Innocence–Locke & Key

Locke & key

WELCOME TO EARTH-4

A Column by J. Torrey McClain

I just finished reading all six trade paperbacks for the main story of Locke & Key. (I will get to the side stories as soon as I finish Brightest Day and catch up on The Unbeatable Squirrel Girl, if other comics on my wish list don’t distract me first.)  It is fabulous in its creativity and has a few chilling scares.  One thing stuck in my mind though, and as readers know, that’s what causes my keyboard to clack and click.  In this case, the question I pose to myself is, “At what age do we lose our innocence?”

Per Locke & Key and many forms of government all over the United States and abroad, the age that innocence ends is 18, or in other words, around the time a person graduates high school.  In Locke & Key, the junior members of the Locke family host a party at the end of high school for the people that know about the keys because the knowledge will fade as adulthood surges into the body and possesses it.  I don’t quibble with Joe Hill and Gabriel Rodriguez on their selection of this age or time in our lives, I just wonder what makes 18 the magic age at which we become adults.  Not only is 18 generally when people graduate high school, it’s when they are given the right to vote, it’s the age when they can own a gun in California and the last thing that comes to my mind is that it’s when they can enlist in the armed forces to fight and possibly die for their country.  I suppose any of those things could convey a degree in adulthood or at least a grown-up GED certificate.

Bode Locke

However, you can’t drink alcohol legally until you’re 21.  You can drive a two-ton vehicle capable of killing people at the age of 16.  You graduate college sometime around the age of 22.  You graduate law school at around the age of 25 if you start right out of undergraduate school.  Medical school is even longer.  If you are still in school, can you be an adult?  What if you are paying every one of your bills?  What if you’re not?

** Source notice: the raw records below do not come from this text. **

===== config.mk =====
export PLATFORM = sky130hd
export DESIGN_NAME = mod_mult_interleaved
export DESIGN_NICKNAME = d
export VERILOG_FILES = /design/src/rtl/paillier_pkg.sv /design/src/rtl/mod_dbl_add_step.sv /design/src/rtl/mod_mult_interleaved.sv
export SDC_FILE = /design/constraint.sdc
export NUM_CORES = 1
export LEC_CHECK = 0
export BUFFER_PORTS_ARGS = -buffer_cell sky130_fd_sc_hd__buf_2
export CAP_MARGIN = 20
export CORE_MARGIN = 4
export CORE_UTILIZATION = 56
export DETAILED_ROUTE_END_ITERATION = 10
export PLACE_DENSITY = 0.79
export RECOVER_POWER = 100
export SKIP_CTS_REPAIR_TIMING = 1
export SLEW_MARGIN = 10
export SYNTH_ARGS = -nofsm -noshare
export SYNTH_HDL_FRONTEND = slang
export SYNTH_SLANG_ARGS = --single-unit

===== constraint.sdc =====
create_clock -name clk -period 9.2 [get_ports clk]
set_input_delay 0 -clock clk [delete_from_list [all_inputs] [get_ports clk]]
set_output_delay 0 -clock clk [all_outputs]
set_load 0.05 [all_outputs]

===== src/rtl/paillier_pkg.sv =====
// Shared types and constants for the Paillier modular arithmetic datapath.
package paillier_pkg;

  localparam int unsigned MM_WIDTH = 32;
  // The extra two bits hold 2P + R < 3n without overflow.
  localparam int unsigned MM_ACC_W = MM_WIDTH + 2;

  typedef enum logic [1:0] {
    IDLE   = 2'd0,
    REDUCE = 2'd1,
    MULT   = 2'd2,
    FINISH = 2'd3
  } mm_state_e;

endpackage


===== src/rtl/mod_dbl_add_step.sv =====
// One interleaved step: (2*acc + addend) followed by up to two conditional subtractions of n.
module mod_dbl_add_step #(
  parameter int unsigned WIDTH = 32
) (
  input  logic [WIDTH+1:0] acc,
  input  logic [WIDTH+1:0] addend,
  input  logic [WIDTH-1:0] n,
  output logic [WIDTH+1:0] sum
);

  localparam int unsigned ACC_W = WIDTH + 2;

  logic [ACC_W-1:0] nx;
  logic [ACC_W-1:0] s0;
  logic [ACC_W-1:0] s1;

  always_comb begin
    nx  = ACC_W'(n);
    s0  = (acc << 1) + addend;
    s1  = (s0 >= nx) ? (s0 - nx) : s0;
    sum = (s1 >= nx) ? (s1 - nx) : s1;
  end

endmodule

As much as movies, musicals, TV and our peers would have us believe, the first time a person has sex does not delineate a child from an adult.  One event does not an adult make, but I’m sure thoughts of our events mold the future adult.  Anything where you can cavalierly throw out the phrase, “You lost your cherry” is not magic wisdom.  It also has nothing to do with consumption like the first credit card, the first purchase of a bed or the first car purchase.  It has nothing to do with a person’s first battle or firefight.  I could go on, but I think I’ve instilled the idea that I believe that “adulthood” whatever that is, is more of a spectrum than a moment.

McClain and

Still, all this writing and it isn’t the “exact” age of becoming an adult that interests me as much as the idea of the individual versus everyone else.  As far as individuals go, the one I know best is myself.  When did I lose my innocence?  It’s a question I ask a lot as innocence is something that society seems to value highly and the idea of what exactly innocence is, escapes me.  I don’t really know if I’ve completely lost it yet, but it’s close.  After talking to a Lyft passenger last night, I really think that my innocence started to trickle away when I embraced cynicism.  Being cool by not liking things is part of getting older.  Even as I try to be a fan and love all the cool and fun things that we at borg.com celebrate, my innocence is mostly gone even though I can still blush with excitement at a new experience.  I hope I never lose my wonder of seeing the beauty of the world, loving a sunset, the surging of adrenaline about a new road trip, cracking open a new trade paperback, attending opening weekend of a movie or kissing, but you never know.  It’s certainly less enthusiasm than when I was younger.  If you don’t mind, I’m going to pull a John Cougar and try to hold onto 16 (or 18, or 21, or 22 or … ) for as long as I can whatever that is.

I don’t know. Maybe innocence is uncertainty.  Maybe innocence is unconditional love.  Maybe it’s all of these things I’ve mentioned like age, experience and joy.  More than likely it’s a combination of all of these things and while we might not forever be 18, we can make believe that every tomorrow will be the party where we forget all about the keys and the magic that can exist in the world.  Lucky for us, tomorrow never comes.